Dataset excerpts
= Beginning of Section =

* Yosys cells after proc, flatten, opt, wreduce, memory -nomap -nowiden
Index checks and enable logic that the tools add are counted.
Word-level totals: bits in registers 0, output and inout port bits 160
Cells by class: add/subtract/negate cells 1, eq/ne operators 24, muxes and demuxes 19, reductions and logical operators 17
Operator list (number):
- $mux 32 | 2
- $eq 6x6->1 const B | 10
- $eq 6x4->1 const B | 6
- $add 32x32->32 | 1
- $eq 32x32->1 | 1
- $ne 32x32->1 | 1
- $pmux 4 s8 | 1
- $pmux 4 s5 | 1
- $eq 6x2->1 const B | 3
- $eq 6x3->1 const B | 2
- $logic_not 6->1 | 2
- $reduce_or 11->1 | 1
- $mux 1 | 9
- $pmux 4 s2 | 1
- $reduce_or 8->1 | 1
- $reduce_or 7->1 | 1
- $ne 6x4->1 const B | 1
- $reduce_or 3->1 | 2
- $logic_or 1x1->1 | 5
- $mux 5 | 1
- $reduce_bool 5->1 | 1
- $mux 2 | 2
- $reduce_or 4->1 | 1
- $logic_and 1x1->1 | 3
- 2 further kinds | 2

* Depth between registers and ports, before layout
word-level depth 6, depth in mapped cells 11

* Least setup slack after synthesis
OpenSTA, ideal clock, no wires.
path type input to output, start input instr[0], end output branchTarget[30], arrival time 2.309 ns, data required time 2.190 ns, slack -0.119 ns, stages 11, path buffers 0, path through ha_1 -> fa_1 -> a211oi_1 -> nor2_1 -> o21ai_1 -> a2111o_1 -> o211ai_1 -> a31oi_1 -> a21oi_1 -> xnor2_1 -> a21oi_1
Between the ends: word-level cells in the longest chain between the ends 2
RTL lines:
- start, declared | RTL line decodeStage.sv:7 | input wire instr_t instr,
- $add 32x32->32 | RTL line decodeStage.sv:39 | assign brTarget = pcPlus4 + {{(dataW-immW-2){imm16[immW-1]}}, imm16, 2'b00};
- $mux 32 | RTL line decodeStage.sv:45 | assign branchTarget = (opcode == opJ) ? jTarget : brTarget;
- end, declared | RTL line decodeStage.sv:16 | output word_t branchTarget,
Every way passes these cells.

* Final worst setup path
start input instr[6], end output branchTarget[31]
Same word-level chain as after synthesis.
[config.mk]
export PLATFORM = sky130hd
export DESIGN_NAME = hazardUnit
export DESIGN_NICKNAME = d
export VERILOG_FILES = /design/src/rtl/isaPkg.sv /design/src/rtl/hazardUnit.sv
export SDC_FILE = /design/constraint.sdc
export NUM_CORES = 1
export LEC_CHECK = 0
export ABC_AREA = 0
export BUFFER_PORTS_ARGS = -buffer_cell sky130_fd_sc_hd__buf_4
export CORE_AREA = 2 2 39 41
export DETAILED_ROUTE_END_ITERATION = 8
export DIE_AREA = 0 0 41 43
export PLACE_DENSITY = 0.55
export SETUP_SLACK_MARGIN = 0.2
export SLEW_MARGIN = 20
export SYNTH_ARGS = -nofsm -noshare
export SYNTH_HDL_FRONTEND = slang
export SYNTH_SLANG_ARGS = --single-unit
[constraint.sdc]
create_clock -name vclk -period 1.4
set_input_delay 0.21 -clock vclk [all_inputs]
set_output_delay 0.21 -clock vclk [all_outputs]
set_load 0.05 [all_outputs]
[src/rtl/isaPkg.sv]
`default_nettype none

package isaPkg;

    localparam int dataW    = 32;
    localparam int regAddrW = 5;
    localparam int numRegs  = 32;

    // field positions
    localparam int opLsb    = 26;
    localparam int rsLsb    = 21;
    localparam int rtLsb    = 16;
    localparam int rdLsb    = 11;
    localparam int shamtLsb = 6;
    localparam int opW      = 6;
    localparam int functW   = 6;
    localparam int shamtW   = 5;
    localparam int immW     = 16;
    localparam int jIndexW  = 26;

    localparam logic [opW-1:0] opSpecial = 6'h00;
    localparam logic [opW-1:0] opJ       = 6'h02;
    localparam logic [opW-1:0] opBeq     = 6'h04;
    localparam logic [opW-1:0] opBne     = 6'h05;
    localparam logic [opW-1:0] opAddiu   = 6'h09;
    localparam logic [opW-1:0] opSlti    = 6'h0a;
    localparam logic [opW-1:0] opAndi    = 6'h0c;
    localparam logic [opW-1:0] opOri     = 6'h0d;
    localparam logic [opW-1:0] opXori    = 6'h0e;
    localparam logic [opW-1:0] opLui     = 6'h0f;
    localparam logic [opW-1:0] opLw      = 6'h23;
    localparam logic [opW-1:0] opSw      = 6'h2b;

    localparam logic [functW-1:0] fnSll  = 6'h00;
    localparam logic [functW-1:0] fnSrl  = 6'h02;
    localparam logic [functW-1:0] fnSra  = 6'h03;
    localparam logic [functW-1:0] fnAddu = 6'h21;
    localparam logic [functW-1:0] fnSubu = 6'h23;
    localparam logic [functW-1:0] fnAnd  = 6'h24;
    localparam logic [functW-1:0] fnOr   = 6'h25;
    localparam logic [functW-1:0] fnXor  = 6'h26;
    localparam logic [functW-1:0] fnNor  = 6'h27;
    localparam logic [functW-1:0] fnSlt  = 6'h2a;
    localparam logic [functW-1:0] fnSltu = 6'h2b;

    typedef logic [dataW-1:0]    word_t;
    typedef logic [regAddrW-1:0] regAddr_t;
    typedef logic [dataW-1:0]    instr_t;

endpackage

`default_nettype wire

[src/rtl/hazardUnit.sv]
`default_nettype none

module hazardUnit
    import isaPkg::*;
(
    input  wire regAddr_t rsAddr,
    input  wire regAddr_t rtAddr,
    input  wire logic     rsUsed,
    input  wire logic     rtUsed,
    input  wire regAddr_t exeDest,
    input  wire regAddr_t memDest,
    input  wire logic     exeWena,
    input  wire logic     memWena,
    output logic          stall
);

    logic exePending;
    logic memPending;
    logic rsHit;
    logic rtHit;

    // no forwarding, so any pending producer blocks decode
    assign exePending = exeWena && exeDest != '0;
    assign memPending = memWena && memDest != '0;

    assign rsHit = rsUsed && ((exePending && exeDest == rsAddr) ||
                              (memPending && memDest == rsAddr));
    assign rtHit = rtUsed && ((exePending && exeDest == rtAddr) ||
                              (memPending && memDest == rtAddr));

    assign stall = rsHit || rtHit;

endmodule

`default_nettype wire

* Yosys cells after proc, flatten, opt, wreduce, memory -nomap -nowiden
Cells that the tools add are included.
** Storage, ports and cells
- Register bits :: 0
- Logic and storage cells :: 17
- Bits of input ports :: 24
- Output and inout port bits :: 1
** Operators by class
- Reductions and logical operators :: 13
- Equality and inequality tests :: 4
** Operators by type and width (count)
- 5-bit == test :: 4
- 5-bit nonzero test :: 2
- 1-bit logical AND :: 8
- 1-bit logical OR :: 3

* Longest topological paths before layout
Gate-level depths: netlist of run 1.
- Depth after elaboration :: 6
- Gate-level depth with buffers :: 4
- Gate-level depth less buffers :: 4

* Worst setup path before layout of run 1
OpenSTA, ideal clock, no wires.
- Path kind :: input to output
- Start point :: in exeDest[4]
- End point :: out stall
- Stages on the path :: 4
- Data required time :: 1.190 ns
- Buffers on the path :: 0
- Slack :: -0.317 ns
- Data arrival time :: 1.507 ns
- Cells stage by stage :: xor2_1 -> nor4_1 -> a32oi_1 -> o22ai_1
** Between the ends
- Longest elaborated chain between the ends :: 6
- Elaborated cells on any way between the ends :: 11
- Classes of those cells :: 2 x eq/ne; 9 x reduce/logical
** Ends and longest elaborated chain
- start, declared :: RTL line hazardUnit.sv:10 : input wire regAddr_t exeDest,
- 5-bit nonzero test :: RTL line hazardUnit.sv:23 : assign exePending = exeWena && exeDest != '0;
- 1-bit logical AND :: RTL line hazardUnit.sv:23
- 1-bit logical AND (on tied branches) :: RTL line hazardUnit.sv:26, hazardUnit.sv:28
- 1-bit logical OR (on tied branches) :: RTL line hazardUnit.sv:26, hazardUnit.sv:28
- 1-bit logical AND (on tied branches) :: RTL line hazardUnit.sv:26, hazardUnit.sv:28
- 1-bit logical OR (*) :: RTL line hazardUnit.sv:31 : assign stall = rsHit || rtHit;
- end, declared :: RTL line hazardUnit.sv:14 : output logic stall
Every way passes the cells marked *; elsewhere a longest branch is shown, timed or not.

* Final worst setup path of run 1
Same ends and word-level chain as after synthesis.

==> results.md, run 1 <==
- Final wirelength: 903 um
- Dominant cells by area after synthesis: xor2_1 54%, xnor2_1 13%, nor4_1 9.6%
- Max-cap viol count: 0
- Number of global-route vias before repair: 352
- Worst Hold Launch: memWena
- Hold crit path type: input port to output pin
- Routed Antenna Nets: 0
- Synth cell types: 8
- Count of input and output buffers: 25
- WS Path Type: input port to output pin
- Least-Margin Pin Slew: around 280 ps
- Cells after synthesis: 33
- Syn_nets: 57
- Crit start category: input port
- Avg Inst Size Synth: 7.92 um^2
- Violations in the final reports: negative setup slack
- Synthesized area: 262 um^2
- Avg Vias per Cell: roughly 4.4
- Iteration count of the initial detailed-routing pass: 2
- Worst slack, placed: -205 ps
- Post-synthesis mux area share: 0%
- Postcts setup bufs: 0
- Core area: between 0.001 and 0.0015 mm^2
- Synth Area in Adders: 0%
- WP data arrival: 1310 ps
- Die W: just over 40 um
- RSZ-0062 raised after global routing: yes
- Hold Buf Count CTS: 0
- Complex-gate fraction of the synthesized area: between 10 and 15%
- Routed vias: around 350
- Die Y: ~43 um
- Required time of the critical path: approximately 1200 ps
- Gr usage total: between 10% and 20%
- Final hold violations: 0
- Final setup vio count: 1
- DP HPWL: about 800 um
- Sequential cell count: 0
- Leakage Power: about 0.25 nW
- Register area: 0 um^2
- Minimum clock period: about 1500 ps
- Synth top area share: between 50% and 60%
- CP Capture Type: output pin
- Die ar.: approximately 0.0018 mm^2
- N_diodes: 0
- Multi-input gate area: about 320 um^2
- Synth Area in XOR/XNOR: roughly 67%
- VDD IR-drop max: 0.114 mV
- First-pass GRT wire length: approximately 1400 um
- Area Growth Syn to Fin: 122%
- Row cnt: 14
- Warnings, synthesis: 0
- Max_slew headroom: between 80% and 90%
- Pwr Density: 290 mW/mm^2
- Fin worst setup slack: -121 ps
- Crit Path Max Fanout: 3
- FMAX: roughly 0.66 GHz
- Fin cells: 79
- DR iter-0 viols: 1
- Final period util: 109%
- Main combinational cell family by area after synthesis: XOR/XNOR gates
- Initial Util: approximately a fifth
- # fillers: 151
- Slew Limit Fails: 0
- Final core occ: roughly two fifths
- Min Hold Slack: 815 ps
- Largest net degree at the start of global routing: 4
- GR Overflow Total: 0
- Layout cell share with drive strength beyond 1: between 60% and 70%
- Remaining DRCs: 0
- Post-Synth Simple-Gate Area: roughly a fifth
- Io pins: 25
- Initial antenna violation count: 0
- Sequential share of the synthesized area: 0%
- Setup crit start: exeDest[4]
- Nets@finish: 89
- Number of clock buffer instances in the layout: 0
- Post-synth top area cell: xor2_1
- Status: finished with violations
- Inst Count DP: between 70 and 80
- DR WL/cell: 11.4 um
- Routability cong.: around 0.80
repair_timing:
item | CTS | global route
setup endpoints to repair | 1 | 1
resized for setup | 5 | 7
pin swaps | 0 | 5
routing by layer:
layer  GRT usage, %  wire, um
met5              0         0
met1           12.7       317
met4              0         0
met3          0.524        63
met2           20.6       522
synthesized netlist by cell type:
master,number
o22ai_1,1
and2_1,2
nor4_1,4
or4_1,2
a32oi_1,2
xor2_1,16
xnor2_1,4
o21ai_1,2
cells in the final DEF (no fill, tap or decap):
master / count
or4_1: 2
a32oi_1: 2
o22ai_4: 1
o21ai_2: 2
buf_6: 5
xor2_2: 2
nor4_2: 3
xor2_1: 14
nor4_1: 1
and2_1: 2
xnor2_1: 4
buf_4: 25
report_power, final:
group	switching, W	leakage, nW	total, W	internal (W)
sequential	0	0	0	0
combinational	0.0000709	0.248	0.000169	0.0000976
clock	0	0	0	0
total	0.0000709	0.248	0.000169	0.0000976
final cells by class:
| type | instances | area share, % |
|---|---|---|
| well taps | 16 | 3.45 |
| multi-input cells | 33 | 54.5 |
| repair buffers | 30 | 42.0 |
critical path, cell delays in order:
cell and delay, ps:
buf_4 130, or4_1 530, o21ai_2 190, o22ai_4 90, buf_6 160
path summary, 6_finish.rpt:
| kind | endpoint | slack, ps | cells after the start |
|---|---|---|---|
| worst max-delay path | stall | -120 | 5 |
| worst min-delay path | stall | 810 | 4 |
stage by stage:
step | instance area (um^2) | TNS (ps) | power (W)
global placement | 520 | -213 | 0.000150
floorplan | 275 | 0 | 0.0000580
global route | 581 | -194 | 0.000183
finish | 581 | -121 | 0.000169
CTS | 542 | -134 | 0.000158
detailed placement | 520 | -205 | 0.000151
kinds of logic (layout without fill, tap and decap cells):
family                 Yosys count  in the layout
XOR/XNOR                        20             20
AND/OR/NAND/NOR                  8              8
AO/OA/AOI/OAI                    5              5
buffers and inverters            0             30
(Power assumes the default switching activity.)
==> run 2: changes to the inputs <==
--- a/config.mk
+++ b/config.mk
@@ -5,12 +5,12 @@
 export SDC_FILE = /design/constraint.sdc
 export NUM_CORES = 1
 export LEC_CHECK = 0
-export ABC_AREA = 0
+export ABC_AREA = 1
 export BUFFER_PORTS_ARGS = -buffer_cell sky130_fd_sc_hd__buf_4
 export CORE_AREA = 2 2 39 41
 export DETAILED_ROUTE_END_ITERATION = 8
 export DIE_AREA = 0 0 41 43
-export PLACE_DENSITY = 0.55
+export PLACE_DENSITY = 0.6
 export SETUP_SLACK_MARGIN = 0.2
 export SLEW_MARGIN = 20
 export SYNTH_ARGS = -nofsm -noshare
==> run 2 against run 1 <==
  * The run now ends clean
  * Worst setup slack better by 260 ps
  * Highest routed layer unchanged
  * Largest power group unchanged
  * Sequential share of layout area unchanged
  * Critical path depth up 4
  * Flip-flop and latch count unchanged
==> results.md, run 2 <==
- Slew Limit Fails: 0 (unchanged)
- DR WL/cell: 9.72 um (was 11.4 um)
- Crit Path Max Fanout: 3 (unchanged)
- Routed vias: 429 (was 348)
- CP Capture Type: output pin (unchanged)
- Synthesized area: 334 um^2 (was 262 um^2)
- Fin worst setup slack: 144 ps (was -121 ps)
- Sequential share of the synthesized area: 0% (unchanged)
- Cells after synthesis: 60 (was 33)
- Remaining DRCs: 0 (unchanged)
- Count leader, synth: nand2_1 (was xor2_1)
- Final wirelength: 982 um (was 903 um)
- WP data arrival: 1050 ps (was 1310 ps)
- Die W: 41 um (unchanged)
- Sequential cell count: 0 (unchanged)
- Leakage Power: 0.356 nW (was 0.248 nW)
- CP delay by family, top: simple AND/OR/NAND/NOR gates (unchanged)
- Gr usage total: 10.9% (was 10.7%)
- Pwr Density: 299 mW/mm^2 (was 290 mW/mm^2)
- Area Growth Syn to Fin: 103% (was 122%)
- Minimum clock period: 1260 ps (was 1520 ps)
- Routability cong.: 0.708 (was 0.804)
- Hold Buf Count CTS: 0 (unchanged)
- Hold crit path type: input port to output pin (unchanged)
- Commonest cells in the netlist: 18 x nand2_1, 10 x nor2_1, 10 x xor2_1, 8 x xnor2_1, 6 x inv_1 (was 16 x xor2_1, 4 x nor4_1, 4 x xnor2_1)
- RSZ-0062 raised after global routing: yes (unchanged)
- Initial Util: 24.1% (was 18.9%)
- Count of input and output buffers: 25 (unchanged)
- Register area: 0 um^2 (unchanged)
- Final period util: 89.7% (was 109%)
- Final hold violations: 0 (unchanged)
- Nets@finish: 111 (was 89)
- Number of global-route vias before repair: 381 (was 352)
- Crit path top cell by count: nand2_1
- Status: finished clean (was finished with violations)
- Buf+Inv Stages, Crit Path: 2 (unchanged)
- Crit-path max cell delay: 160 ps (was 530 ps)
- Crit start category: input port (unchanged)
- Commonest non-fill, non-tap cell in the layout: nand2_1 (was buf_4)
- Routed Antenna Nets: 0 (unchanged)
- Die ar.: 0.00176 mm^2 (unchanged)
- DR iter-0 viols: 5 (was 1)
- Synth cell types: 9 (was 8)
- Postcts setup bufs: 0 (unchanged)
- Avg Inst Size Synth: 5.57 um^2 (was 7.92 um^2)
- Io pins: 25 (unchanged)
- Die Y: 43 um (unchanged)
- Setup crit start: exeDest[0] (was exeDest[4])
- Synth top area share: 26.2% (was 53.6%)
- GR Overflow Total: 0 (unchanged)
- Most frequent cells in the layout: 18 x nand2_1, 12 x buf_4, 10 x xor2_1, 10 x buf_6, 7 x nor2_1 (was 25 x buf_4, 14 x xor2_1, 5 x buf_6)
- Worst Hold Launch: rsUsed (was memWena)
- Row cnt: 14 (unchanged)
- Slowest cell on the critical path: buf_6 (was or4_1)
- Least-Margin Pin Slew: 154 ps (was 285 ps)
- WS Path Type: input port to output pin (unchanged)
- Largest net degree at the start of global routing: 5 (was 4)
- Iteration count of the initial detailed-routing pass: 3 (was 2)
- Required time of the critical path: 1190 ps (about the same)
- Initial antenna violation count: 0 (unchanged)
- FMAX: 0.796 GHz (was 0.657 GHz)
- Critical path cell sequence: buf_6 > xnor2_2 > nand2_1 > nor2_1 > nand3_1 > nand2_1 > nand2_1 > nand2_1 > buf_6 (was buf_4 > or4_1 > o21ai_2 > o22ai_4 > buf_6)
- Number of clock buffer instances in the layout: 0 (unchanged)
- Worst slack, placed: 104 ps (was -205 ps)
- Warnings, synthesis: 0 (unchanged)
- Dominant cells by area after synthesis: xor2_1 26%, xnor2_1 21%, nand2_1 20% (was xor2_1 54%, xnor2_1 13%, nor4_1 9.6%)
- N_diodes: 0 (unchanged)
- First-pass GRT wire length: 1390 um (was 1370 um)
- Max_slew headroom: 89.7% (was 81.0%)
- Final setup vio count: 0 (was 1)
- Post-synth top area cell: xor2_1 (unchanged)
- Syn_nets: 84 (was 57)
- VDD IR-drop max: 0.116 mV (was 0.114 mV)
- Avg Vias per Cell: 4.25 (was 4.41)
- TNS Setup: 0 ps (was -121 ps)
- Max-cap viol count: 0 (unchanged)
- Core area: 0.00138 mm^2 (unchanged)
- Layout cell share with drive strength beyond 1: 47.1% (was 60.3%)
[run 2: cell types whose count changed in the layout (fill, tap and decap cells not counted), moves of 5 or more]
cell     before  now
nand2_1       0   18
buf_4        25   12
nor2_1        0    7
xnor2_2       0    6
buf_6         5   10
[run 2: power by group]
| part | total [W] | leakage [nW] | internal, W | switching [W] |
|---|---|---|---|---|
| logic | 0.000203 | 0.356 | 0.000120 | 0.0000831 |
| clock network | 0 | 0 | 0 | 0 |
| registers | 0 | 0 | 0 | 0 |
| total | 0.000203 | 0.356 | 0.000120 | 0.0000831 |
[run 2: path summary, 6_finish.rpt]
path                end  slack, ps  cells after the start
setup / recovery  stall        140                      9
hold / removal    stall        760                      4
[run 2: stage by stage]
step                hold WS, ps  area, um^2  total power, W  utilization [%]  instances
detailed placement          786         542        0.000157             39.2        101
finish                      764         678        0.000203             49.0        101
global placement            776         542        0.000157             39.2        101
CTS                         769         614        0.000181             44.4        101
floorplan                   739         334       0.0000730                -         60
global route                792         678        0.000220             49.0        101
[run 2: worst min-delay path, stage by stage]
cell	delay (ps)
buf_4	70
nand2_1	40
nand2_1	70
buf_6	160
[run 2: per-layer routing]
metal | GRT usage (%) | part of all wire [%] | up-vias
li1 | - | - | 231
met1 | 13.0 | 41 | 179
met2 | 20.6 | 49 | 19
met3 | 1.05 | 10 | 0
met4 | 0 | 0 | 0
met5 | 0 | 0 | -
[run 2: area by class of cell]
type                            instances  area, um^2
Fill cell                             148         706
Multi-Input combinational cell         54         388
Inverter                                6        22.5
Tap cell                               16        20.0
Timing Repair Buffer                   25         248
[run 2: what timing repair did]
action,CTS,global route
setup endpoints to repair,1,1
pin swaps,15,13
endpoints found under the hold margin,0,0
gates resized for setup,16,14
[run 2: cell families (layout without fill, tap and decap cells)]
| logic type | count (synthesis) | in the layout | synth area share (%) |
|---|---|---|---|
| simple gates | 36 | 36 | 46.1 |
| buf+inv | 6 | 31 | 6.74 |
| xor+xnor | 18 | 18 | 47.2 |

= End of Section =

What you are asked to do:
From the data, pick out every line that includes "brTarget".

Answer to the problem:
- $add 32x32->32 | RTL line decodeStage.sv:39 | assign brTarget = pcPlus4 + {{(dataW-immW-2){imm16[immW-1]}}, imm16, 2'b00};
- $mux 32 | RTL line decodeStage.sv:45 | assign branchTarget = (opcode == opJ) ? jTarget : brTarget;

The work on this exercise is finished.